▸ Work instructions
Reproduce the first line of the material below and each line after it, exactly, through the line containing "a write only.", and give nothing more.

▸ Input data
--- src/rtl/mips_mem_sequencer.sv ---
// Multi-cycle sequencer that serialises a Harvard core's fetch and data accesses
// onto one Avalon-style memory port and strobes the core's clock enable per instruction.
module mips_mem_sequencer #(
    parameter int TIMEOUT = 16
) (
    input  logic        clk,
    input  logic        reset,
    input  logic        cpu_active,
    input  logic [31:0] instr_address,
    input  logic        instr_read,
    output logic [31:0] instr_readdata,
    input  logic [31:0] data_address,
    input  logic        data_read,
    input  logic        data_write,
    input  logic [31:0] data_writedata,
    input  logic [3:0]  byte_enable,
    output logic [31:0] data_readdata,
    output logic        cpu_clk_enable,
    output logic [31:0] mem_address,
    output logic        mem_read,
    output logic        mem_write,
    output logic [31:0] mem_writedata,
    output logic [3:0]  mem_byteenable,
    input  logic [31:0] mem_readdata,
    input  logic        mem_waitrequest,
    output logic        bus_error,
    output logic        proto_error,
    output logic [31:0] instr_retired
);

    localparam int CW = $clog2(TIMEOUT + 1);
    localparam logic [CW-1:0] WAIT_LAST = CW'(TIMEOUT - 1);

    localparam logic [2:0] S_IDLE   = 3'd0;
    localparam logic [2:0] S_FETCH  = 3'd1;
    localparam logic [2:0] S_DECODE = 3'd2;
    localparam logic [2:0] S_DATA   = 3'd3;
    localparam logic [2:0] S_COMMIT = 3'd4;
    localparam logic [2:0] S_ERROR  = 3'd5;

    logic [2:0]    state_q, state_d;
    logic [CW-1:0] wait_q, wait_d;
    logic [31:0]   ird_q, ird_d;
    logic [31:0]   drd_q, drd_d;
    logic [31:0]   retired_q, retired_d;
    logic          berr_q, berr_d;
    logic          perr_q, perr_d;

    // A simultaneous read and write request is serviced as a write only.
    logic data_is_write, data_is_read;
    assign data_is_write = data_write;
    assign data_is_read  = data_read & ~data_write;

    // The fetch request is implicit and the low address bits are dropped on the bus.
    logic unused_inputs;
    assign unused_inputs = &{1'b0, instr_read, instr_address[1:0], data_address[1:0]};

    always_comb begin
        state_d   = state_q;
        wait_d    = wait_q;
        ird_d     = ird_q;
        drd_d     = drd_q;
        retired_d = retired_q;
        berr_d    = berr_q;
        perr_d    = perr_q;
        case (state_q)
            S_IDLE: begin
                if (cpu_active) begin
                    state_d = S_FETCH;
                    wait_d  = '0;
                end
            end
            S_FETCH: begin
                if (!mem_waitrequest) begin
                    ird_d   = mem_readdata;
                    state_d = S_DECODE;
                end else if (wait_q == WAIT_LAST) begin
                    berr_d  = 1'b1;
                    state_d = S_ERROR;
                end else begin
                    wait_d = wait_q + CW'(1);
                end
            end
            S_DECODE: begin
                if (data_read || data_write) begin
                    state_d = S_DATA;
                    wait_d  = '0;
                    if (data_read && data_write) begin
                        perr_d = 1'b1;
                    end
                end else begin
                    state_d = S_COMMIT;
                end
            end
            S_DATA: begin
                if (!mem_waitrequest) begin
                    if (data_is_read) begin
                        drd_d = mem_readdata;
                    end
                    state_d = S_COMMIT;
                end else if (wait_q == WAIT_LAST) begin
                    berr_d  = 1'b1;
                    state_d = S_ERROR;
                end else begin
                    wait_d = wait_q + CW'(1);
                end
            end
            S_COMMIT: begin
                retired_d = retired_q + 32'd1;
                state_d   = S_IDLE;
            end
            S_ERROR: begin
                state_d = S_ERROR;
            end
            default: begin
                state_d = S_IDLE;
            end
        endcase
    end

    always_ff @(posedge clk or posedge reset) begin
        if (reset) begin
            state_q   <= S_IDLE;
            wait_q    <= '0;
            ird_q     <= '0;
            drd_q     <= '0;
            retired_q <= '0;
            berr_q    <= 1'b0;
            perr_q    <= 1'b0;
        end else begin
            state_q   <= state_d;
            wait_q    <= wait_d;
            ird_q     <= ird_d;
            drd_q     <= drd_d;
            retired_q <= retired_d;
            berr_q    <= berr_d;
            perr_q    <= perr_d;
        end
    end

    // Bus strobes decode from state only, so they never react to waitrequest.
    always_comb begin
        mem_address    = '0;
        mem_read       = 1'b0;
        mem_write      = 1'b0;
        mem_writedata  = '0;
        mem_byteenable = '0;
        case (state_q)
            S_FETCH: begin
                mem_address    = {instr_address[31:2], 2'b00};
                mem_read       = 1'b1;
                mem_byteenable = 4'hF;
            end
            S_DATA: begin
                mem_address    = {data_address[31:2], 2'b00};
                mem_read       = data_is_read;
                mem_write      = data_is_write;
                mem_writedata  = data_writedata;
                mem_byteenable = byte_enable;
            end
            default: begin
            end
        endcase
    end

    assign cpu_clk_enable = (state_q == S_COMMIT);
    assign instr_readdata = ird_q;
    assign data_readdata  = drd_q;
    assign instr_retired  = retired_q;
    assign bus_error      = berr_q;
    assign proto_error    = perr_q;

endmodule

--- config.mk ---
export PLATFORM = sky130hd
export DESIGN_NAME = mips_mem_sequencer
export DESIGN_NICKNAME = d
export VERILOG_FILES = /design/src/rtl/mips_mem_sequencer.sv
export SDC_FILE = /design/constraint.sdc
export NUM_CORES = 1
export LEC_CHECK = 0
export CORE_ASPECT_RATIO = 0.8
export CORE_MARGIN = 1.5
export CORE_UTILIZATION = 30
export DETAILED_ROUTE_END_ITERATION = 12
export PLACE_DENSITY = 0.76
export SYNTH_ARGS = -nofsm -noshare
export SYNTH_HDL_FRONTEND = slang
export SYNTH_SLANG_ARGS = --single-unit
--- constraint.sdc ---
create_clock -name clk -period 3.5 [get_ports clk]
set_clock_uncertainty 0.15 [all_clocks]
set_input_delay 0.7 -clock clk [delete_from_list [all_inputs] [get_ports clk]]
set_output_delay 0.7 -clock clk [all_outputs]
set_load 0.02 [all_outputs]
==> results.json, run 1 <==
{
  "synthCells": 440,
  "cp_cell_sequence": "nand2b_1 -> buf_4 -> nor2_1 -> clkdlybuf4s50_1",
  "cts.clk_slew.worst_paths_ns": 0.08,
  "cp_slowest_stage_delay_ns": 0.63,
  "cts_buffers": 9,
  "synthSimpleGateAreaFrac": 0.1651,
  "wirelength_mm": 14.98,
  "cts_root_buf": "clkbuf_16",
  "cts_resized": 0,
  "comb_power_share": 0.544,
  "p_leak_nw": 3.656,
  "route.detailed.drc": 0,
  "placed_area_mm2": 0.008412,
  "clock_sinks": 106,
  "drv_slew": 0,
  "syn_to_final_growth_pct": 69.61,
  "status": "finished clean",
  "synthXorXnorAreaFrac": 0.05293,
  "setup_viol": 0,
  "postSynthAreaPerCell_um2": 11.66,
  "cp_num_buf_inv": 2,
  "postRouteAntennaNets": 0,
  "rows": 42,
  "yosysUniqueCellTypes": 46,
  "path_max_fanout": 18,
  "drtPass1Iterations": 4,
  "grt_remaining_overflow": 0,
  "cpMaxStageDelayCell": "clkdlybuf4s50_1",
  "synth_mux_area_frac": 0.2010,
  "synth_compound_area_frac": 0.02390,
  "synthesis.area_mm2": 0.005130,
  "finalWeightedCongestion": 0.8240,
  "antenna_found_initial": 0,
  "grt.met2_usage": 0.2662,
  "nNetsFinal": 882,
  "hp-start": "instr_retired[31]$_DFFE_PP0P_",
  "holdBufCountCts": 0,
  "crit_path_end_kind": "output pin",
  "tightest_slew_ns": 0.7559,
  "ys_seq_elements": 106,
  "ir_worst_vdd_mv": 0.3334,
  "diodes": 0,
  "required_ns": 2.65,
  "clock.fmax_mhz": 319.5,
  "p_int_mw": 3.891,
  "port-buffer-count": 300,
  "regToRegStartpoint": "state_q[2]$_DFFE_PP0P_",
  "drtIter0Drc": 133,
  "critPathLaunch": "state_q[2]$_DFFE_PP0P_",
  "worstSkewPairLatency_ns": 0.34,
  "ys_warn_count": 0,
  "synthFlopType": "dfrtp_1",
  "max-clock-path-buffers": 2,
  "finalSetupTns_ns": 0,
  "grt_pass1_vias": 4138,
  "num_vias": 4250,
  "synth_seq_area_share": 0.5171,
  "grt_max_degree": 80,
  "finalHoldViolCount": 0,
  "synth_top_cell_by_area": "dfrtp_1",
  "stdcell_area_mm2": 0.008701,
  "swShare": 0.3763,
  "switchingPower_mw": 2.348,
  "grt_pass1_wl_mm": 23.06,
  "core_mm2": 0.01666,
  "dieArea_mm2": 0.01790,
  "use_met3": 0.04753,
  "hpwl_mm": 11.78,
  "grt_util_met1": 0.2198,
  "die_y_um": 120.0,
  "synth_top_area_share": 0.5171,
  "wire_per_inst_um": 15.52,
  "slew_headroom": 0.4960,
  "arrival_ns": 2.28,
  "synth_top_cells_by_area": "dfrtp_1 52%, mux2_2 14%, mux2i_1 6.0%",
  "min_path_type": "flip-flop to flip-flop",
  "post-cts-setup-buffer-count": 0,
  "period_needed_ns": 3.130,
  "vias_per_cell": 4.404,
  "critical_path_class": "flip-flop to output pin",
  "power_density_mw_per_mm2": 717.1,
  "die_w_um": 149.2,
  "track_usage": 0.1647,
  "rsz0062_at_grt": "no",
  "clkPwrFrac": 0.156,
  "cts_tree": "yes",
  "ioPinCount": 308,
  "cp-start-kind": "flip-flop",
  "synth_top_family_by_area": "multiplexers",
  "yosys.area_share.adder": 0.007317,
  "cp_top_family": "buffers and inverters",
  "maxCapViolCount": 0,
  "layout-drive-gt1-share": 0.1396,
  "pwr-share-seq": 0.300,
  "htreeDepth": 3,
  "grt.busiest_layer": "met2",
  "async_flop_share": 1.000,
  "finalCritPeriodShare": 0.8943,
  "synth-edff-count": 0,
  "initial_core_util": 0.3079
}
stage by stage:
step / instances / hold slack, ns / power (mW) / worst slack, ns / utilization
floorplan: 441 / 0.2914 / 3.660 / 1.362 / -
global placement: 949 / 0.3088 / 5.270 / 0.4649 / 0.5050
detailed placement: 949 / 0.3178 / 5.320 / 0.4680 / 0.5050
CTS: 965 / 0.3319 / 6.311 / 0.3603 / 0.5223
global route: 965 / 0.3514 / 6.569 / 0.2392 / 0.5223
finish: 965 / 0.3299 / 6.239 / 0.3700 / 0.5223
cells in the mapped netlist, types with 2 or more instances:
master,count
nor2b_1,4
clkbuf_1,5
inv_1,9
and2_1,35
a31oi_1,2
nand3_1,15
nor3_2,2
ha_1,3
dfrtp_1,106
nor3_1,3
xor2_1,4
nand4_1,8
a21oi_1,7
nand2b_1,4
xnor2_1,27
buf_4,5
mux2_2,63
buf_1,5
o21ai_0,4
nand2_1,19
buf_2,8
and3_1,6
mux2i_1,31
nor2_1,43
registers in the layout, summed over array words and instances (netlist names):
name and cells:
instr_readdata 32, bus_error 1, proto_error 1, wait_q 5, state_q 3, instr_retired 32, data_readdata 32
kinds of logic after synthesis:
group / count (synthesis)
simple gates: 150
flops: 106
mux: 95
buf+inv: 34
xor+xnor: 31
compound gates: 20
fa+ha+maj: 3
other cells: 1
worst paths after layout:
kind,cells after the start,end,slack (ns)
max in group asynchronous,3,data_readdata[20]$_DFFE_PP0P_,2.13
min,1,instr_retired[31]$_DFFE_PP0P_,0.33
min reg2reg,1,instr_retired[31]$_DFFE_PP0P_,0.33
min in group asynchronous,2,instr_retired[1]$_DFFE_PP0P_,0.44
max reg2reg,4,instr_readdata[12]$_DFFE_PP0P_,1.28
max,4,mem_address[25],0.37
layout by cell type (no fill, tap or decap), types with 3 or more instances in the layout:
cell type and count:
and2_1 35, and3_1 6, nor3_1 3, nand4_1 8, ha_1 3, clkbuf_16 9
mux2i_1 31, buf_4 10, nor2_1 43, xnor2_1 27, inv_1 8, nand2_1 19
a21oi_1 7, mux2_2 63, nand3_1 15, nor2b_1 4, dfrtp_1 105, nand2b_1 4
o21ai_0 4, xor2_1 4, clkdlybuf4s50_1 300
layer usage:
metal / wire, µm / vias to the layer above
met5: 0 / -
met4: 142 / 0
met3: 1046 / 15
met2: 6967 / 130
met1: 6820 / 2012
li1: - / 2093
worst reg2reg max path: stages, from the launching register on:
cell,delay [ns]
dfrtp_1,0.37
nand2b_1,0.48
nor3_4,0.25
buf_4,0.44
mux2_2,0.41
cell type report:
class	count	area, µm²
clock buffer	10	239.0
clock inverter	6	50.05
fill	1512	7958
inverter	10	41.29
multi-input combinational	301	2323
sequential	106	2654
tap	220	275.3
timing repair buffer	312	3118
power groups by stage:
stage / Clock, mW / Sequential, mW / Combinational, mW
5_1_grt: 1.05 / 1.93 / 3.59
3_3_place_gp: 0 / 1.88 / 3.39
4_1_cts: 1.01 / 1.88 / 3.43
3_5_place_dp: 0 / 1.90 / 3.42
6_report: 0.972 / 1.87 / 3.40
2_1_floorplan: 0 / 2.31 / 1.35
(Power assumes the default switching activity.)
==> run 2: changes to the inputs <==
CORE_MARGIN = 4   (was 1.5)
HOLD_SLACK_MARGIN = 0.02   (was not set)
==> results.json, run 2 (same netlist as run 1, synthesis figures left out) <==
{
  "status": "finished clean",
  "route.detailed.drc": 0,
  "cts_buffers": 9,
  "routedLengthMet1_mm": 7.337,
  "rsz0062_at_grt": "no",
  "dieArea_mm2": 0.01927,
  "die_w_um": 154.2,
  "wl_met3_um": 892,
  "layout-drive-gt1-share": 0.1338,
  "htreeDepth": 3,
  "final_cells": 960,
  "syn_to_final_growth_pct": 69.32,
  "worstSkewPairLatency_ns": 0.34,
  "reg2reg_depth": 5,
  "required_ns": 2.65,
  "cp-start-kind": "flip-flop",
  "num_vias": 4278,
  "drtPass1Iterations": 4,
  "topRoutingLayerUsed": "met4",
  "finalCritPeriodShare": 0.8710,
  "grt_remaining_overflow": 0,
  "finalWeightedCongestion": 0.8443,
  "power_density_mw_per_mm2": 724.1,
  "diodes": 0,
  "crit_path_end_kind": "output pin",
  "setup_viol": 0,
  "wl_met2_mm": 7.462,
  "tightest_slew_ns": 0.5040,
  "fill_cells": 1466,
  "utilization": 0.5214,
  "slew_headroom": 0.6640,
  "cpMaxStageDelayCell": "clkdlybuf4s50_1",
  "final_common_cell": "clkdlybuf4s50_1",
  "clock.fmax_mhz": 328.0,
  "cp_slowest_stage_delay_ns": 0.61,
  "ir_worst_vdd_mv": 0.2703,
  "min_path_type": "flip-flop to flip-flop",
  "drtIter0Drc": 128,
  "maxCapViolCount": 0,
  "die_y_um": 125.0,
  "wirelength_mm": 15.82,
  "cts_root_buf": "clkbuf_16",
  "track_usage": 0.1593,
  "arrival_ns": 2.20,
  "cts.clk_slew.worst_paths_ns": 0.07,
  "cp_cell_sequence": "and3b_1 -> buf_4 -> and2_1 -> clkdlybuf4s50_1",
  "postRouteAntennaNets": 0,
  "period_needed_ns": 3.049,
  "hold_ws_ns": 0.3273,
  "ioPinCount": 308,
  "cts_resized": 0,
  "grt_pass1_wl_mm": 24.96,
  "hpwl_mm": 12.38,
  "drv_slew": 0,
  "antenna_found_initial": 0,
  "cts_tree": "yes",
  "max-clock-path-buffers": 2,
  "port-buffer-count": 300,
  "rows": 42,
  "initial_core_util": 0.3079,
  "finalSetupTns_ns": 0,
  "core_mm2": 0.01666,
  "path_max_fanout": 34,
  "post-cts-setup-buffer-count": 0,
  "grt_pass1_vias": 4375,
  "p_leak_nw": 3.641,
  "hold_path_depth": 1,
  "clock_sinks": 106,
  "critical_path_class": "flip-flop to output pin",
  "vias_per_cell": 4.456,
  "grt_max_degree": 97,
  "holdBufCountCts": 0,
  "nNetsFinal": 877,
  "layout_common_cells": "300 x clkdlybuf4s50_1, 105 x dfrtp_1, 63 x mux2_2",
  "dp.cells": 944,
  "finalHoldViolCount": 0,
  "wire_per_inst_um": 16.48
}
-- run 2: cell types whose count changed in the layout (fill, tap and decap cells not counted) --
cell,previous run,this run
buf_4,10,5
bufinv_16,0,1
clkbuf_8,1,0
clkinv_2,1,0
inv_8,1,2
-- run 2: path summary, 6_finish.rpt --
| kind | start | to | slack, ns |
|---|---|---|---|
| worst max-delay path | state_q[0]$_DFFE_PP0P_ | mem_writedata[22] | 0.45 |
| worst min-delay path | wait_q[3]$_DFFE_PP0P_ | wait_q[3]$_DFFE_PP0P_ | 0.33 |
| worst max register to register | state_q[2]$_DFFE_PP0P_ | instr_readdata[19]$_DFFE_PP0P_ | 1.28 |
| worst min register to register | wait_q[3]$_DFFE_PP0P_ | wait_q[3]$_DFFE_PP0P_ | 0.33 |
| max in group asynchronous | reset | data_readdata[21]$_DFFE_PP0P_ | 1.93 |
| min in group asynchronous | reset | state_q[2]$_DFFE_PP0P_ | 0.51 |
-- run 2: layout make-up --
type,instances,area (µm²),area share
clock inverter,7,86.33,0.009939
multi-input combinational,301,2323,0.2675
clock buffer,9,225.2,0.02593
inverter,10,41.29,0.004754
timing repair buffer,307,3080,0.3547
tap,220,275.3,0.03169
sequential,106,2654,0.3055
-- run 2: power by group --
| part | internal (mW) | total [mW] | switching, mW | leakage, nW |
|---|---|---|---|---|
| registers | 1.63 | 1.89 | 0.264 | 1.36 |
| logic | 1.72 | 3.35 | 1.63 | 2.13 |
| clock network | 0.571 | 1.05 | 0.481 | 0.150 |
-- run 2: layer usage --
| layer | vias to the layer above | GRT usage |
|---|---|---|
| li1 | 2080 | - |
| met1 | 2047 | 0.2249 |
| met3 | 10 | 0.03869 |
| met4 | 0 | 0.02752 |
| met2 | 141 | 0.2536 |
| met5 | - | 0 |
-- run 2: worst max-delay path: cells and delay by family, from the launching register on --
kind / cells / cell delay, ns
flops: 1 / 0.58
buf+inv: 2 / 0.86
simple gates: 2 / 0.41
-- run 2: metrics by stage --
stage	power (mW)	worst slack (ns)	area [µm²]
after global routing	6.645	0.2766	8686
final	6.289	0.4514	8686
after global placement	5.240	0.4764	8374
after floorplan	3.660	1.362	5137
after CTS	6.365	0.4062	8686
after detailed placement	5.299	0.4758	8374
==> run 3: changes to the inputs <==
CELL_PAD_IN_SITES_DETAIL_PLACEMENT = 0   (was not set)
CELL_PAD_IN_SITES_GLOBAL_PLACEMENT = 2   (was not set)
DONT_BUFFER_PORTS = 1   (was not set)
MAX_ROUTING_LAYER = met4   (was not set)
PLACE_DENSITY = 0.77   (was 0.76)
==> results.json, run 3 (same netlist as run 1, synthesis figures left out) <==
{
  "nNetsFinal": 575,
  "die_y_um": 125.0,
  "initial_core_util": 0.3079,
  "grt_pass1_wl_mm": 20.24,
  "finalWeightedCongestion": 0.8293,
  "finalHoldViolCount": 0,
  "worstSkewPairLatency_ns": 0.35,
  "route.detailed.drc": 0,
  "dieArea_mm2": 0.01927,
  "drtIter0Drc": 136,
  "reg2reg_to": "data_readdata[27]$_DFFE_PP0P_",
  "p_leak_nw": 2.496,
  "post-cts-setup-buffer-count": 0,
  "cts_resized": 0,
  "cts.clk_slew.worst_paths_ns": 0.08,
  "ioPinCount": 308,
  "period_needed_ns": 2.898,
  "slew_headroom": 0.4411,
  "htreeDepth": 3,
  "multi_input_area_mm2": 0.002323,
  "syn_to_final_growth_pct": 10.10,
  "crit_path_end_kind": "output pin",
  "layout-drive-gt1-share": 0.2215,
  "rsz0062_at_grt": "no",
  "postRouteAntennaNets": 0,
  "drtPass1Iterations": 4,
  "cp-start-kind": "flip-flop",
  "vias_per_cell": 4.911,
  "die_w_um": 154.2,
  "hpwl_mm": 10.26,
  "endpoint": "mem_writedata[25]",
  "dp_slack_ns": 0.9850,
  "regToRegStartpoint": "state_q[0]$_DFFE_PP0P_",
  "track_usage": 0.1353,
  "wirelength_mm": 13.13,
  "grt_pass1_vias": 3411,
  "clock.fmax_mhz": 345.1,
  "cts_tree": "yes",
  "final_common_cell": "dfrtp_1",
  "drv_slew": 0,
  "critical_path_class": "flip-flop to output pin",
  "wire_per_inst_um": 19.89,
  "clock_sinks": 106,
  "status": "finished clean",
  "setup_viol": 0,
  "path_max_fanout": 34,
  "layout.area.seq_mm2": 0.002654,
  "ir_worst_vdd_mv": 0.3527,
  "max-clock-path-buffers": 2,
  "tightest_slew_ns": 0.8366,
  "num_vias": 3241,
  "required_ns": 2.65,
  "reg2reg_depth": 4,
  "grt_max_degree": 69,
  "cts_root_buf": "clkbuf_16",
  "finalSetupTns_ns": 0,
  "power_density_mw_per_mm2": 866.6,
  "port-buffer-count": 0,
  "stdcell_area_mm2": 0.005648,
  "holdBufCountCts": 0,
  "utilization": 0.3390,
  "fin_ws_ns": 0.6022,
  "layout_common_cells": "105 x dfrtp_1, 63 x mux2_2, 43 x nor2_1",
  "maxCapViolCount": 0,
  "placed_area_mm2": 0.005344,
  "grt_remaining_overflow": 0,
  "antenna_found_initial": 2,
  "core_mm2": 0.01666,
  "min_path_type": "input pin to asynchronous set/reset pin",
  "rows": 42,
  "finalCritPeriodShare": 0.8279,
  "r2r_slack_ns": 1.16,
  "fill_cells": 1649,
  "critPathLaunch": "state_q[0]$_DFFE_PP0P_",
  "cts_buffers": 9,
  "arrival_ns": 2.05
}
==> run 3: power by group <==
part           switching [mW]  total [mW]  internal (mW)
sequential              0.833        2.46           1.62
combinational           0.853        1.44          0.585
clock                   0.481        1.00          0.519
total                    2.17        4.89           2.73
==> run 3: worst min-delay path by stage <==
| stage | start | endpoint | slack (ns) | depth (start not counted) |
|---|---|---|---|---|
| final | reset | instr_readdata[21]$_DFFE_PP0P_ | 0.21 | 1 |
| after global routing | reset | data_readdata[21]$_DFFE_PP0P_ | 0.26 | 1 |
| after CTS | reset | instr_readdata[21]$_DFFE_PP0P_ | 0.23 | 1 |
| after detailed placement | wait_q[3]$_DFFE_PP0P_ | wait_q[3]$_DFFE_PP0P_ | 0.32 | 1 |
| after global placement | wait_q[3]$_DFFE_PP0P_ | wait_q[3]$_DFFE_PP0P_ | 0.32 | 1 |
| after floorplan | wait_q[3]$_DFFE_PP0P_ | wait_q[3]$_DFFE_PP0P_ | 0.29 | 1 |
==> run 3: final cells by class <==
type / instances / area share
multi-input cells: 301 / 0.4114
repair buffers: 5 / 0.008861
clock inverters: 6 / 0.01063
flip-flops and latches: 106 / 0.4699
inverters: 10 / 0.007311
diodes: 2 / 0.0008861
well taps: 220 / 0.04874
clock buffers: 10 / 0.04231
==> run 3: per-stage QoR <==
step | hold WS, ns | cells | total power, mW
final | 0.2068 | 660 | 4.895
after global routing | 0.2607 | 660 | 5.201
after CTS | 0.2288 | 658 | 4.984
after detailed placement | 0.3190 | 642 | 3.955
after global placement | 0.3208 | 642 | 3.887
after floorplan | 0.2914 | 441 | 3.660
==> run 3: routing by layer <==
layer	wire, µm	vias to the layer above	GRT usage
met5	0	-	-
met4	135	0	0.02856
met3	1285	11	0.06425
met2	6288	129	0.2002
met1	5418	1620	0.1700
li1	-	1481	-
==> run 3: critical path, cell delays in order (launching register included) <==
cell,delay (ns)
dfrtp_1,0.58
and3b_1,0.75
and2_1,0.37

▸ Solution for this problem
--- src/rtl/mips_mem_sequencer.sv ---
// Multi-cycle sequencer that serialises a Harvard core's fetch and data accesses
// onto one Avalon-style memory port and strobes the core's clock enable per instruction.
module mips_mem_sequencer #(
    parameter int TIMEOUT = 16
) (
    input  logic        clk,
    input  logic        reset,
    input  logic        cpu_active,
    input  logic [31:0] instr_address,
    input  logic        instr_read,
    output logic [31:0] instr_readdata,
    input  logic [31:0] data_address,
    input  logic        data_read,
    input  logic        data_write,
    input  logic [31:0] data_writedata,
    input  logic [3:0]  byte_enable,
    output logic [31:0] data_readdata,
    output logic        cpu_clk_enable,
    output logic [31:0] mem_address,
    output logic        mem_read,
    output logic        mem_write,
    output logic [31:0] mem_writedata,
    output logic [3:0]  mem_byteenable,
    input  logic [31:0] mem_readdata,
    input  logic        mem_waitrequest,
    output logic        bus_error,
    output logic        proto_error,
    output logic [31:0] instr_retired
);

    localparam int CW = $clog2(TIMEOUT + 1);
    localparam logic [CW-1:0] WAIT_LAST = CW'(TIMEOUT - 1);

    localparam logic [2:0] S_IDLE   = 3'd0;
    localparam logic [2:0] S_FETCH  = 3'd1;
    localparam logic [2:0] S_DECODE = 3'd2;
    localparam logic [2:0] S_DATA   = 3'd3;
    localparam logic [2:0] S_COMMIT = 3'd4;
    localparam logic [2:0] S_ERROR  = 3'd5;

    logic [2:0]    state_q, state_d;
    logic [CW-1:0] wait_q, wait_d;
    logic [31:0]   ird_q, ird_d;
    logic [31:0]   drd_q, drd_d;
    logic [31:0]   retired_q, retired_d;
    logic          berr_q, berr_d;
    logic          perr_q, perr_d;

    // A simultaneous read and write request is serviced as a write only.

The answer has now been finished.